Allison: One gap we saw is tree-level data to drive tree/house level decisions. Planners currently rely on LIDAR (a remote sensing technique that generates 3D images of the Earth’s surface characteristics). LIDAR is a snapshot in time. California has spotty LIDAR, and they have never flown all of the state’s forests. We’ve pulled in all publicly available LIDAR, then trained our algorithm on it to create a really fine-tuned, needle/leaf-level, high-resolution view of the forests. We then pull in satellite data and let the algorithm do the work to fill in the gaps where LiDAR didn’t exist. We call it synthetic LIDAR. We made this data-building machine to create what we call “tree-approximate objects” for the entire state of California and now we are tuning accuracy to see dominant tree species, individual tree crowns, and get an implementation-scale view of forests, which is important for our system. We are also working with one of the top forest carbon experts in the world, Dr. Sassan Saatchi, who is using a similar methodology for above-ground biomass. He is under contract with us to develop forest carbon data in a way that works for our planning system, so that it layers on top of that “tree-approximate object” layer elegantly. Dr. Sassan’s data will also be made publicly available through the Data Commons. Other layers include water, biodiversity, building and infrastructure.
Brent: LIDAR data can be expensive and take time to get. It is inaccessible to a lot of people. We are in conversation with a new tech company that is looking to fly balloons to gather LIDAR data. They can stay up in the air a lot longer and their resolution is incredible, but it is new technology. We are going to help them do the test flights and then if the data looks good, we will make it available for free in VP Data Commons. We would test it in different forest types and get it down to high resolutions, starting in the west.
Q: How is all of this amazing data used for land management, and by whom?
Allison: All the data mentioned above is packaged up and goes into our scenario building system, where different stakeholder groups involved in planning can access it and optimize a treatment plan, visually displayed, for their purpose. With a license to our software, different stakeholders can each build scenarios based on their objectives for the land.
For example, a group that is trying to protect species habitat is going to optimize their plan for biodiversity. A Cal Fire chief is going to optimize their plan for fire-adaptive communities. Then, each stakeholder can share their scenarios with each other, and for the first time, really see each other’s perspective. They can also layer them on top of each other so they can see where they have alignment. That is very, very hard to do today.
We are bringing robust data and data visualizations through an interactive tool to help different stakeholders be part of the same planning process, see each other’s perspectives, and drive to consensus much more efficiently. We don’t have 10 years for planning, or places like California won’t have much forest left – it’s that dire. So what we built is really a communication tool, using data as a way to collaborate and communicate more effectively, and make sure more progress happens faster.

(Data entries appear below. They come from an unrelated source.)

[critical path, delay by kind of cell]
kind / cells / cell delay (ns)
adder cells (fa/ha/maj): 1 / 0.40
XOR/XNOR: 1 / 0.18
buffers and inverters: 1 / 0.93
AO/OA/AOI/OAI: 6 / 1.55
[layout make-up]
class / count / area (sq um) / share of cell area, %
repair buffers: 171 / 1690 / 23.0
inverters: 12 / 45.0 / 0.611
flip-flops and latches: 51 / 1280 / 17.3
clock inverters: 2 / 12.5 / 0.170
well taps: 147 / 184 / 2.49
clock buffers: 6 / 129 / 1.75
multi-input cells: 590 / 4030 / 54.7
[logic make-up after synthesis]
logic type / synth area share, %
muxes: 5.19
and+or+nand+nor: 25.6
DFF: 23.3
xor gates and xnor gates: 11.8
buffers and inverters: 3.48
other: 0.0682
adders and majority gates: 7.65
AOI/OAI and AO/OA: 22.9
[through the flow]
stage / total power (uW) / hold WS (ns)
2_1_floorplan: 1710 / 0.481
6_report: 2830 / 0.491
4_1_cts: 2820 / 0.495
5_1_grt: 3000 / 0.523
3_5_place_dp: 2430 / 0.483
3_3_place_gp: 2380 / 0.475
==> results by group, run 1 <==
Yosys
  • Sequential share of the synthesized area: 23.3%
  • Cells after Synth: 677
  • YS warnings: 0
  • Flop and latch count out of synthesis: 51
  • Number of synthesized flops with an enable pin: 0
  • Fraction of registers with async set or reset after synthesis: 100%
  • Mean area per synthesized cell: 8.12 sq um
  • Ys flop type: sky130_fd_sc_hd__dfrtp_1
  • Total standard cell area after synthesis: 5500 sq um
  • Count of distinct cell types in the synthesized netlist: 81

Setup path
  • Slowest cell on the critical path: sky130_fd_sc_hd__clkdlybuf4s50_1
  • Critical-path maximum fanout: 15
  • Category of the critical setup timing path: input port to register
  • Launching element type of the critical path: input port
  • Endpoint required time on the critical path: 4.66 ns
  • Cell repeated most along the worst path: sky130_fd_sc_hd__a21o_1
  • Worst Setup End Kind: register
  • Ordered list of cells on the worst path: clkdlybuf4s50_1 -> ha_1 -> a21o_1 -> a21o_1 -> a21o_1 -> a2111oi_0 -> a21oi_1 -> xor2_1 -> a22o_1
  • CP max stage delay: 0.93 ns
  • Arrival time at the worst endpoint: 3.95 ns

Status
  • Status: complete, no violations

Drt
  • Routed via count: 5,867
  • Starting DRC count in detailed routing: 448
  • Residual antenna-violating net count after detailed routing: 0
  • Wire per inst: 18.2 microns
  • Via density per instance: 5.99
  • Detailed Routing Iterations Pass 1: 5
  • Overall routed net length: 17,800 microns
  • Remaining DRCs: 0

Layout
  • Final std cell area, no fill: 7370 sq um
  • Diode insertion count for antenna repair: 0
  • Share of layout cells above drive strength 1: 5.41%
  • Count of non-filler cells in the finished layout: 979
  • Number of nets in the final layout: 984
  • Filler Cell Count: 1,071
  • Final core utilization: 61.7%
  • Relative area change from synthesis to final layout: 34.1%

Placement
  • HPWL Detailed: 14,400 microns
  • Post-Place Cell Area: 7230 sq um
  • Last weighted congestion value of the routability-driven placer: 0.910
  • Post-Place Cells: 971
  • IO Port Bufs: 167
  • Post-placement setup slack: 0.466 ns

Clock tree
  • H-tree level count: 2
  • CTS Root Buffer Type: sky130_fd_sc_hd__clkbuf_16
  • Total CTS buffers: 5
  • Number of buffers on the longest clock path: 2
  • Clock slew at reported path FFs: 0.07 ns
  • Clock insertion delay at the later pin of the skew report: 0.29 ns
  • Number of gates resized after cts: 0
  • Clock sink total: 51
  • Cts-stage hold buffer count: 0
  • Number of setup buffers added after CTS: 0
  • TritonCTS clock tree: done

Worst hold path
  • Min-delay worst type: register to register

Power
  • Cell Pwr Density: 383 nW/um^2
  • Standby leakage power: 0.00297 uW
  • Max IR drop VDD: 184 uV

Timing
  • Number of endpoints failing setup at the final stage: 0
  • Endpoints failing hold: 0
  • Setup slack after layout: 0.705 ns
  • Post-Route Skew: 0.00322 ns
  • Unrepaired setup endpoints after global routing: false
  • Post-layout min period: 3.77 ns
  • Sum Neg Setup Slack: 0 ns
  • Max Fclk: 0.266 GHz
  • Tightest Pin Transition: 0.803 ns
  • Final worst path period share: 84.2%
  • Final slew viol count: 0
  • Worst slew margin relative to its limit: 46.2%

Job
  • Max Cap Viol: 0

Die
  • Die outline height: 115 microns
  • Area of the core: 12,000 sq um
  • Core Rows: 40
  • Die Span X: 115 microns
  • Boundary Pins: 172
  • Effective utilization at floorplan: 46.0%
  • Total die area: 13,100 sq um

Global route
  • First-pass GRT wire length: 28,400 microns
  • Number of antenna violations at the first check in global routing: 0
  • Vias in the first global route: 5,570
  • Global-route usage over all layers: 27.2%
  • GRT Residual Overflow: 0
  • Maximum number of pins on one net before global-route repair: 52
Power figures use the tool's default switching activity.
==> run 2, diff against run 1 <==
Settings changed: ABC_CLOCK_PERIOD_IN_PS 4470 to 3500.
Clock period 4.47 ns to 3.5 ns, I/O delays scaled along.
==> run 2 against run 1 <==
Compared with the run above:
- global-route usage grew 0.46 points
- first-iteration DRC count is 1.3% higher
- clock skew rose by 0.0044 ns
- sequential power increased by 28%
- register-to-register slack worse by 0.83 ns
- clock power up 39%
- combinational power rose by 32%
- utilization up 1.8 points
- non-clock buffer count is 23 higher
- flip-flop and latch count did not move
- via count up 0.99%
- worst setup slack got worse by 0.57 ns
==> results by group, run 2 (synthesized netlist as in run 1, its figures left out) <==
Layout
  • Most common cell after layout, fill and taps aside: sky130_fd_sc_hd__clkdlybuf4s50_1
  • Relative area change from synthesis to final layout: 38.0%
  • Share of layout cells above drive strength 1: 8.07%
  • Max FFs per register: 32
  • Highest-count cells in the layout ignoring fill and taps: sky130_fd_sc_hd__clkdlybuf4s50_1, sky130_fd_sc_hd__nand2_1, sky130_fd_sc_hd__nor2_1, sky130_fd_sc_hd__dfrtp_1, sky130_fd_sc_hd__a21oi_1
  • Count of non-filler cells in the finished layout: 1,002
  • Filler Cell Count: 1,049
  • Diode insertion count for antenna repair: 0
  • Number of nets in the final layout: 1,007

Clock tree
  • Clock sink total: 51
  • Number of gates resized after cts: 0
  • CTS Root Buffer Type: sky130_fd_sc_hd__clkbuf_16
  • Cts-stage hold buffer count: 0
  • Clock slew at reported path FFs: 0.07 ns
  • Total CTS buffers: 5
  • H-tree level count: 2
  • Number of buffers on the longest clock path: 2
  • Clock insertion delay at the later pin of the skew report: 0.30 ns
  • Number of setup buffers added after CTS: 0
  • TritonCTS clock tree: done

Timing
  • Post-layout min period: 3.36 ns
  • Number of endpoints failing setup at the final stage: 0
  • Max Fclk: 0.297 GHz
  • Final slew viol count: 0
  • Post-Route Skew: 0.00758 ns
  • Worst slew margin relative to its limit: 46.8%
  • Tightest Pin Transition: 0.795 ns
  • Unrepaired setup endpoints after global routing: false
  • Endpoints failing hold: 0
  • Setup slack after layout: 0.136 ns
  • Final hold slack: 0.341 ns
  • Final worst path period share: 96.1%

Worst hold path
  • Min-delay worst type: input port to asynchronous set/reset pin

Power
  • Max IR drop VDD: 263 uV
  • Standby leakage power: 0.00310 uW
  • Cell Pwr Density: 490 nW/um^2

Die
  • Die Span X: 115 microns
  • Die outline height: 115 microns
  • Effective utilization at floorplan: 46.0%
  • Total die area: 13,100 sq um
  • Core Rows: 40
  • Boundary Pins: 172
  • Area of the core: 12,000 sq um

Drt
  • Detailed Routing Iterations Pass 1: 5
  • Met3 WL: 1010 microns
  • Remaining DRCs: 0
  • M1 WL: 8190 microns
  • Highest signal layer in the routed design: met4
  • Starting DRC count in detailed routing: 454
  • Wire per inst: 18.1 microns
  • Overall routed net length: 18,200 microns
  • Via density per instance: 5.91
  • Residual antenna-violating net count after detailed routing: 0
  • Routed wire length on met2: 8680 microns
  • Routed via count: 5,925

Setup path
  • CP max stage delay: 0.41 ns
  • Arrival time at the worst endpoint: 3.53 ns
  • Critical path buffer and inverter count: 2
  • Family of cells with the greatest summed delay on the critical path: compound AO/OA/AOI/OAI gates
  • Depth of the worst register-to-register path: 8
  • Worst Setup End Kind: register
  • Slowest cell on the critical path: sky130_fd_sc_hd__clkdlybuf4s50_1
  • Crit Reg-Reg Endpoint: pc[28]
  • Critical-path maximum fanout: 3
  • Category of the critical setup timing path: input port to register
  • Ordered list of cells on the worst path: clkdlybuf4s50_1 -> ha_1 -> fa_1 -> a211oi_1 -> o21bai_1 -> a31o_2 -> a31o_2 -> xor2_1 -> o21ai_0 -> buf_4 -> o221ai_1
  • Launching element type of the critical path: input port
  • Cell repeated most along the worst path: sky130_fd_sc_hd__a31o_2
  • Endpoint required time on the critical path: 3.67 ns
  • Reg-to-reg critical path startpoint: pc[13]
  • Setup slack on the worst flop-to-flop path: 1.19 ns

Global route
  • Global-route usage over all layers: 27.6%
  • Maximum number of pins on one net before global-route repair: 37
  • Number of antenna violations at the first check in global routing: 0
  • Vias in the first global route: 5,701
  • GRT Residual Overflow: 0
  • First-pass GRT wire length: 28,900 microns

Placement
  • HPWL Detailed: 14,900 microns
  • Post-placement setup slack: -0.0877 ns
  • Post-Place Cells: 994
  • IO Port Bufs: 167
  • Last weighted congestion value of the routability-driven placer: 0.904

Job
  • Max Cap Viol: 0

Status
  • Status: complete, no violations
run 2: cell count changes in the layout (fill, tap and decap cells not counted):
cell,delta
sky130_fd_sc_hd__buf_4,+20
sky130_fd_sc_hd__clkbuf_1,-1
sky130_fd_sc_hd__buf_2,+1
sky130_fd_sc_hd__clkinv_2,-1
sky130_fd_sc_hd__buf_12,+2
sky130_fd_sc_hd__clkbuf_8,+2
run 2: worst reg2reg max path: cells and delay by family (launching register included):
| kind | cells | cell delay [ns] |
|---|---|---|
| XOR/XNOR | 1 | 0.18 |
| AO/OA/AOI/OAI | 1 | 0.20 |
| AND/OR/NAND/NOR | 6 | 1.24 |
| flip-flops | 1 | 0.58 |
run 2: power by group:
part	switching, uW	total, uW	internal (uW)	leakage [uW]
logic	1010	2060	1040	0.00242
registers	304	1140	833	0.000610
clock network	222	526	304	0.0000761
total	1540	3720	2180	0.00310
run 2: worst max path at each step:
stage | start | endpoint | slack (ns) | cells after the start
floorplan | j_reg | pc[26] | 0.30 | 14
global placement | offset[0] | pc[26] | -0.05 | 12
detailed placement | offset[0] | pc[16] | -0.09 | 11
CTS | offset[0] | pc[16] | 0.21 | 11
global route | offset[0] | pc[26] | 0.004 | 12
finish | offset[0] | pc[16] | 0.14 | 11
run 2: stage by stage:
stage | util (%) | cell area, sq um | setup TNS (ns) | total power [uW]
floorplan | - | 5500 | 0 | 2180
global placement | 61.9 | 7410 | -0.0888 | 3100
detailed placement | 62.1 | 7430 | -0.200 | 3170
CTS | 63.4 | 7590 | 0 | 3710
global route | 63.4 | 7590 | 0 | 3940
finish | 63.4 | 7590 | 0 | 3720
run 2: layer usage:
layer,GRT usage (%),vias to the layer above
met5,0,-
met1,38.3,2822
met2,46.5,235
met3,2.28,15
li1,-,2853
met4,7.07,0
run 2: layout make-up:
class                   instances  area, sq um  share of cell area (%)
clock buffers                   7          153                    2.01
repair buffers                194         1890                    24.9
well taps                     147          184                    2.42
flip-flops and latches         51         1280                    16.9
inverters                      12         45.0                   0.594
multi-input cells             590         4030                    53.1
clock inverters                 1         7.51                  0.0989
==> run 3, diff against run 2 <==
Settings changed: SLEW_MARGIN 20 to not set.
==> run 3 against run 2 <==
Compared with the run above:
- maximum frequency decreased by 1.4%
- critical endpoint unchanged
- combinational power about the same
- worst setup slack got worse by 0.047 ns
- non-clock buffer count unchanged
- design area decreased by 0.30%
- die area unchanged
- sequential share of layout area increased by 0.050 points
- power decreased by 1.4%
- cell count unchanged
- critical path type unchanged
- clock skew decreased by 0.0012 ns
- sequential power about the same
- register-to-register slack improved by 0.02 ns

Brent: Here’s another example. There is a community forest on the Washington coast that was under industrial timber management. Data from the U.S. Environmental Protection Agency demonstrated that if they extended the rotations for cutting down trees (i.e. let the trees grow longer) the forests could produce twice as much river water in late summer, which is when salmon really need it the most. The Native American Tribe in that area got behind it and was very supportive; the coalition leading the effort applied for and received funding to buy and protect that forest. It was because of that demonstration, a clear visualization that under different forest management conditions, there would be many ecosystem benefits for salmon and other species. That is the kind of thing we would like to see happen in more places.
Another example is the desire for more transparent monitoring, reporting, and verification (MRV) data for forest carbon projects. Specifically, as the Greenhouse Gas Protocol and Science-Based Targets initiative ramp up, we expect demand for this type of data to explode.
Q: How has Cisco Foundation support helped you?
Allison: The Cisco Foundation has connected me and the team to dozens of incredible people throughout the tech space, people working on complementary solutions, and like-minded funders. Some of those have become partners. The network around Cisco is so valuable. Being our thought partner on the needs in the space as well. All this in addition to supporting us financially, has been invaluable.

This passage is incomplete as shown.